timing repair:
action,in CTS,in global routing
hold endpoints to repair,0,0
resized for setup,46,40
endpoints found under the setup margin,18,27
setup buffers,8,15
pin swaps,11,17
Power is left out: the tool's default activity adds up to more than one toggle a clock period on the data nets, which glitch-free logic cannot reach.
--- config.mk ---
export PLATFORM = sky130hd
export DESIGN_NAME = gray_frame_packer
export DESIGN_NICKNAME = d
export VERILOG_FILES = /design/src/rtl/gray_frame_packer.sv
export SDC_FILE = /design/constraint.sdc
export NUM_CORES = 1
export LEC_CHECK = 0
export BUFFER_PORTS_ARGS = -buffer_cell sky130_fd_sc_hd__clkbuf_2
export CELL_PAD_IN_SITES_DETAIL_PLACEMENT = 0
export CELL_PAD_IN_SITES_GLOBAL_PLACEMENT = 1
export CORE_ASPECT_RATIO = 1.2
export CORE_MARGIN = 5
export CORE_UTILIZATION = 45
export CTS_BUF_LIST = sky130_fd_sc_hd__clkbuf_8
export DETAILED_ROUTE_END_ITERATION = 10
export PLACE_DENSITY = 0.73
export SLEW_MARGIN = 0
export SYNTH_ARGS = -nofsm -noshare
export SYNTH_HDL_FRONTEND = slang
export SYNTH_SLANG_ARGS = --single-unit
--- constraint.sdc ---
create_clock -name iCLK -period 4.1 [get_ports iCLK]
set_clock_uncertainty 0.2 [all_clocks]
set_input_delay 0.41 -clock iCLK [delete_from_list [all_inputs] [get_ports iCLK]]
set_output_delay 0.41 -clock iCLK [all_outputs]
set_load 0.01 [all_outputs]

Exercise
Could you restate all of the lines above without altering a single word?

Solution for this task
timing repair:
action,in CTS,in global routing
hold endpoints to repair,0,0
resized for setup,46,40
endpoints found under the setup margin,18,27
setup buffers,8,15
pin swaps,11,17
Power is left out: the tool's default activity adds up to more than one toggle a clock period on the data nets, which glitch-free logic cannot reach.
--- config.mk ---
export PLATFORM = sky130hd
export DESIGN_NAME = gray_frame_packer
export DESIGN_NICKNAME = d
export VERILOG_FILES = /design/src/rtl/gray_frame_packer.sv
export SDC_FILE = /design/constraint.sdc
export NUM_CORES = 1
export LEC_CHECK = 0
export BUFFER_PORTS_ARGS = -buffer_cell sky130_fd_sc_hd__clkbuf_2
export CELL_PAD_IN_SITES_DETAIL_PLACEMENT = 0
export CELL_PAD_IN_SITES_GLOBAL_PLACEMENT = 1
export CORE_ASPECT_RATIO = 1.2
export CORE_MARGIN = 5
export CORE_UTILIZATION = 45
export CTS_BUF_LIST = sky130_fd_sc_hd__clkbuf_8
export DETAILED_ROUTE_END_ITERATION = 10
export PLACE_DENSITY = 0.73
export SLEW_MARGIN = 0
export SYNTH_ARGS = -nofsm -noshare
export SYNTH_HDL_FRONTEND = slang
export SYNTH_SLANG_ARGS = --single-unit
--- constraint.sdc ---
create_clock -name iCLK -period 4.1 [get_ports iCLK]
set_clock_uncertainty 0.2 [all_clocks]
set_input_delay 0.41 -clock iCLK [delete_from_list [all_inputs] [get_ports iCLK]]
set_output_delay 0.41 -clock iCLK [all_outputs]
set_load 0.01 [all_outputs]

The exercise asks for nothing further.